Lc 6, 39-45
«Ogni albero si riconosce dal suo frutto» (v. 44).
Occorre vivere come le radici degli alberi, avendo l’ardire di riposare nella solitudine, nel silenzio e nel buio della propria terra interiore. E lì stare. Radicati.
Troppo spesso viviamo da sradicati. Ci manca il contatto silenzioso con noi stessi, con la nostra interiorità e profondità, trovandoci alla fine soli e infecondi. “Dov’è la vita che abbiamo perduta vivendo?” si domanda T.S. Eliot.
“Non vi è albero cattivo che produca un frutto buono” ci ricorda il vangelo di oggi.
Non è esclusiva dell’essere religioso, credente, magari cristiano di dare ‘frutti buoni’. Ciò che conta è il frutto, è il bene seminato, l’amore donato, la vita condivisa, la cura prestata. E ciò è sufficiente per mostrare che l’albero da cui proviene è esso stesso buono.

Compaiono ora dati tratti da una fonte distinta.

Setup of tundra:
==> flow/design.v (excerpt) <==
module bnn_layer0 (
    input  wire        clk,
    input  wire        reset_n,
    input  wire        i_run,
    output wire        o_idle,
    output wire        o_done,
    output wire [6:0]  addr_input,
    output wire        ce_input,
    input  wire [27:0] q_input,
    output wire [1:0]  addr_weight,
    output wire        ce_weight,
    input  wire [26:0] q_weight,
    output wire [6:0]  addr_output,
    output wire        we_output,
    output wire [25:0] d_output
);
wire        w_read, w_write;
wire        w_we_input, w_we_weight, w_ce_output, w_we_output;
wire [27:0] w_d_input;
wire [26:0] w_d_weight;
bnn_layer #(
    .CNT_BIT         (31),
    .IN_MEM_DWIDTH   (28),
    .IN_MEM_AWIDTH   (7),
    .IN_MEM_DEPTH    (84),
    .WEGT_MEM_DWIDTH (27),
    .WEGT_MEM_AWIDTH (2),
    .WEGT_MEM_DEPTH  (3),
    .OUT_MEM_DWIDTH  (26),
    .OUT_MEM_AWIDTH  (7),
    .OUT_MEM_DEPTH   (78),
    .WEGT_WIDTH      (3),
    .IN_DATA_WIDTH   (28),
    .STRIDE          (1),
    .IN_CHANNEL      (3),
    .OUT_CHANNEL     (3)
) u_bnn_layer (
    .clk         (clk),
    .reset_n     (reset_n),
    .i_run       (i_run),
    .i_num_cnt   (31'd84),
    .o_idle      (o_idle),
    .o_read      (w_read),
    .o_write     (w_write),
    .o_done      (o_done),
    .addr_input  (addr_input),
    .ce_input    (ce_input),
    .we_input    (w_we_input),
    .q_input     (q_input),
    .d_input     (w_d_input),
    .addr_weight (addr_weight),
    .ce_weight   (ce_weight),
    .we_weight   (w_we_weight),
    .q_weight    (q_weight),
    .d_weight    (w_d_weight),
    .addr_output (addr_output),
    .ce_output   (w_ce_output),
    .we_output   (w_we_output),
    .q_output    (26'd0),
    .d_output    (d_output)
);
assign we_output = w_ce_output & w_we_output;
endmodule
For scale: about 6600 cells after synthesis.
make LEC_CHECK=0 CAP_MARGIN=20 CORE_ASPECT_RATIO=0.81 CORE_MARGIN=2 CORE_UTILIZATION=40 SLEW_MARGIN=20 TNS_END_PERCENT=60 finish   # period 3.81 ns
run.sh (not shown) runs the stock make flow with config.mk's settings and CLKGATE_MAP_FILE=.
The layout from tundra, despite a flow that completed every stage, fails the layout checks, with the failing checks listed as setup timing.
Input changes introduced in violet (baseline for comparison: tundra):
# tundra
export LEC_CHECK = 0
export CAP_MARGIN = 20
export CORE_ASPECT_RATIO = 0.81
export CORE_MARGIN = 2
export CORE_UTILIZATION = 40
export SLEW_MARGIN = 20
export TNS_END_PERCENT = 60
create_clock -name core_clock -period 3.81 [get_ports {clk}]
# violet
export LEC_CHECK = 0
export ABC_AREA = 1
export CAP_MARGIN = 15
export CORE_MARGIN = 2
export CORE_UTILIZATION = 72
export CTS_CLUSTER_DIAMETER = 372
export CTS_CLUSTER_SIZE = 10
export HOLD_SLACK_MARGIN = -0.08
export PLACE_DENSITY = 0.6
export SLEW_MARGIN = 20
create_clock -name core_clock -period 2.63 [get_ports {clk}]
==> comparison <==
- Global-route wire length before repair delta for violet relative to tundra: about 27% higher
- Number of post-CTS setup repair buffers ends up higher on tundra.
- Area share of buffers outside the clock network: violet higher than tundra
- violet: post-synthesis instance area about 1.7% above tundra
- Status for tundra and violet: no clean run
- tundra -> stages 100% | layout checks FAIL | setup timing
- From the logs: violet reached the end of the flow and failed the layout checks with setup timing.
- Cmp tundra and violet / utilization / higher: violet
- [compare] base=tundra new=violet: number of nets in the finished design grew by 2450, number of placement rows fell 24, worst path arrival time now smaller, post-synthesis compound-gate area fraction rose by 5.4 points.
- Layout-stage area growth over the synthesis result (lower): violet
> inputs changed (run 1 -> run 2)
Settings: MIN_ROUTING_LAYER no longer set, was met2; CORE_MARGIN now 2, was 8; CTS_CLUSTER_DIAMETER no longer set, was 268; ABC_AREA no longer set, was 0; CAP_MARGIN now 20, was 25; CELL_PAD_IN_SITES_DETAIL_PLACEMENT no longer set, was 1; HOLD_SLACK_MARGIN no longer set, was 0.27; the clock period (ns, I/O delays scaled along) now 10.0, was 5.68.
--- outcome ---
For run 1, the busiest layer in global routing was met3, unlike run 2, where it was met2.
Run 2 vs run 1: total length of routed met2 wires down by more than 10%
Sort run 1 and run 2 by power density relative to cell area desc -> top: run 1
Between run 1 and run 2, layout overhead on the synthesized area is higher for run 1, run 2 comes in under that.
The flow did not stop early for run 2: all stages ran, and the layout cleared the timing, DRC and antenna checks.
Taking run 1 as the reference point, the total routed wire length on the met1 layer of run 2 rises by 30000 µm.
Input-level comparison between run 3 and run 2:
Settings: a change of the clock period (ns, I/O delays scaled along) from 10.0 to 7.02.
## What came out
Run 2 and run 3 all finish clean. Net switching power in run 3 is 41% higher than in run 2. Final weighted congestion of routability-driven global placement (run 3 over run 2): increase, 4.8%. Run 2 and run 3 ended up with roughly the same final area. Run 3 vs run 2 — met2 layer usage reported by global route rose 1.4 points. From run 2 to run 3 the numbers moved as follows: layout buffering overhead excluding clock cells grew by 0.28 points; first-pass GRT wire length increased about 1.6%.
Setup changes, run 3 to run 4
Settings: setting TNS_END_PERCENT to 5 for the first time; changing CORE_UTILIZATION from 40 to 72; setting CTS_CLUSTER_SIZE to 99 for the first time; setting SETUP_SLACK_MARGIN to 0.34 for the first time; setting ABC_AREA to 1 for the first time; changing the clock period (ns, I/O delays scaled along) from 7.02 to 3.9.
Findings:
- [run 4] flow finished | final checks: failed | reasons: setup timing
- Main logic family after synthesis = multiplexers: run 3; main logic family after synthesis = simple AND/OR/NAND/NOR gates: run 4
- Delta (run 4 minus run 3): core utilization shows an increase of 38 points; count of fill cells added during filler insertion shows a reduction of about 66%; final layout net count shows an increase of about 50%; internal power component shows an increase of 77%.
## job 3263
Design Wienerfilter, start of the top module:
module Wienerfilter#(
    parameter WIDTH    = 16,
    parameter COL_NUM  = 128, 
    parameter ROW_NUM  = 2,
    localparam ADDR_DEP  =  COL_NUM * ROW_NUM,
    localparam ADDR_WID  =  $clog2(ADDR_DEP) + 'd1,
    localparam Serial_COL  =  $clog2(COL_NUM) + 'd1,
    localparam Serial_ROW  =  $clog2(ROW_NUM) + 'd1
)
(
input clk,
input rst,
input start,
input [ADDR_WID-1:0]wr_addr,
input ram_wr_en,
input [WIDTH-1:0]ram_data_in,
input  wire[7:0]rd_wiener,
input [1:0]rd_bank,
input      rd_para,
input [Serial_COL-1:0]wr_data_addr,
input ram_wr_data_en,
input [WIDTH-1:0]ram_data_wr_in,
output [WIDTH*2-1:0]DSP_ADD_DATA_o,
output reg[WIDTH*4-1:0]Wiener_data,
output reg Wiener_data_v,
output finish_cal_o,
output wire [WIDTH/2-1:0]ram_data_out_o,
output data_wr_v_o
) ;
localparam INIT      = 0,
           START     = 1, 
           READ_DATA = 2,
           WAIT_READ = 3,
           MULT_CAL  = 4,
           WAIT_CAL  = 5,
           ADD_CAL   = 6,
           DET       = 7, 
           FINISH    = 8;
reg [6:0]STATE;
reg [Serial_COL - 1:0 ]COL_cnt;
reg [Serial_ROW - 1:0 ]ROW_cnt;
reg [ADDR_WID-1:0]rd_ad_para;
reg [ADDR_WID-1:0]rd_addr;
always@(*) begin 
  rd_ad_para = rd_para? {rd_bank,rd_wiener[5:0]}:rd_addr;
end
wire [WIDTH/2-1:0]ram_data_out;
assign ram_data_out_o=ram_data_out;
wire [WIDTH-1:0]ram_data_data_out;
pmi_ram_dp
#(
  .pmi_wr_addr_depth    (ADDR_DEP ),  
  .pmi_wr_addr_width    (ADDR_WID ),  
  .pmi_wr_data_width    (WIDTH/2 ),  
  .pmi_rd_addr_depth    (ADDR_DEP ),  
  .pmi_rd_addr_width    (ADDR_WID ),  
  .pmi_rd_data_width    (WIDTH/2 ),  
  .pmi_regmode          ( "reg" ),  
  .pmi_resetmode        ("async" ),  
  .pmi_family           ("common" )   
) pmi_ram_dp_inst (
  .Data      (ram_data_in ),   
  .WrAddress (wr_addr ),   
  .RdAddress (rd_ad_para), 
  .WrClock   (clk   ),   
  .RdClock   (clk   ),   
  .WrClockEn (1 ),   
  .RdClockEn (1 ),   
  .WE        (ram_wr_en), 
  .Reset     (rst),   
  .Q         (ram_data_out )    
);
make LEC_CHECK=0 ABC_AREA=1 CAP_MARGIN=35 CELL_PAD_IN_SITES_GLOBAL_PLACEMENT=1 CORE_ASPECT_RATIO=1.01 CORE_MARGIN=5 CORE_UTILIZATION=32 CTS_CLUSTER_DIAMETER=254 GPL_ROUTABILITY_DRIVEN=0 GPL_TIMING_DRIVEN=0 HOLD_SLACK_MARGIN=-0.01 MAX_ROUTING_LAYER=met4 PLACE_DENSITY_LB_ADDON=0.06 SETUP_SLACK_MARGIN=0.32 SLEW_MARGIN=15 TNS_END_PERCENT=65 finish   # period 3.33 ns
run.sh (not shown) runs the stock make flow with config.mk's settings and CLKGATE_MAP_FILE=.
No crash in job 3263: every stage finished, but the layout fails its final checks due to negative setup slack.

Una coppia irregolare, chi vive un amore ‘diverso’, un senza dio, il seguace di una tradizione spirituale che non sia quella cristiana cesseranno d’essere agli occhi di alcuni pseudo-religiosi, ‘alberi cattivi’ alla prova dei fatti, proprio per quell’amore che sanno donare e donarsi; e se questo amore sarà capace di trasformare, fecondare una vita, significherà che l’albero da cui quel bene è scaturito, è di per sé buono, senza se e senza ma, con radici talmente profonde d’attingere direttamente al cuore stesso del Mistero insondabile.
Ma occorre stare attenti, perché può accadere il contrario, ossia ritenersi alberi buoni solo perché appartenenti al sottobosco della consuetudine religiosa, cresciuti all’ombra delle pie pratiche di pietà, e dell’osservanza di sterili precetti, per poi scoprirsi dispensatori di frutti acerbi, cattivi e velenosi. E magari, alla fine della vita, ritrovarsi fatti solo di spine e rovi (cfr. v.44). Ma questo potrebbe comunque rivelarsi una benedizione: se prendessimo veramente coscienza d’essere fatti di spine, potremmo ancora essere posti come corona in testa al Cristo crocifisso (cfr. Mt 15, 17), realizzando così il detto di Isaia: «Sarai una magnifica corona nella mano del Signore, un diadema regale nella palma del tuo Dio» (Is 62, 3). Ed essere finalmente guariti dalla nostra presunzione, ritrovandoci nell’abbraccio di un Amore che tutto copre (1Cor 13, 7) e lasciandosi accarezzare da una misericordia che rigenera e manda avanti la vita.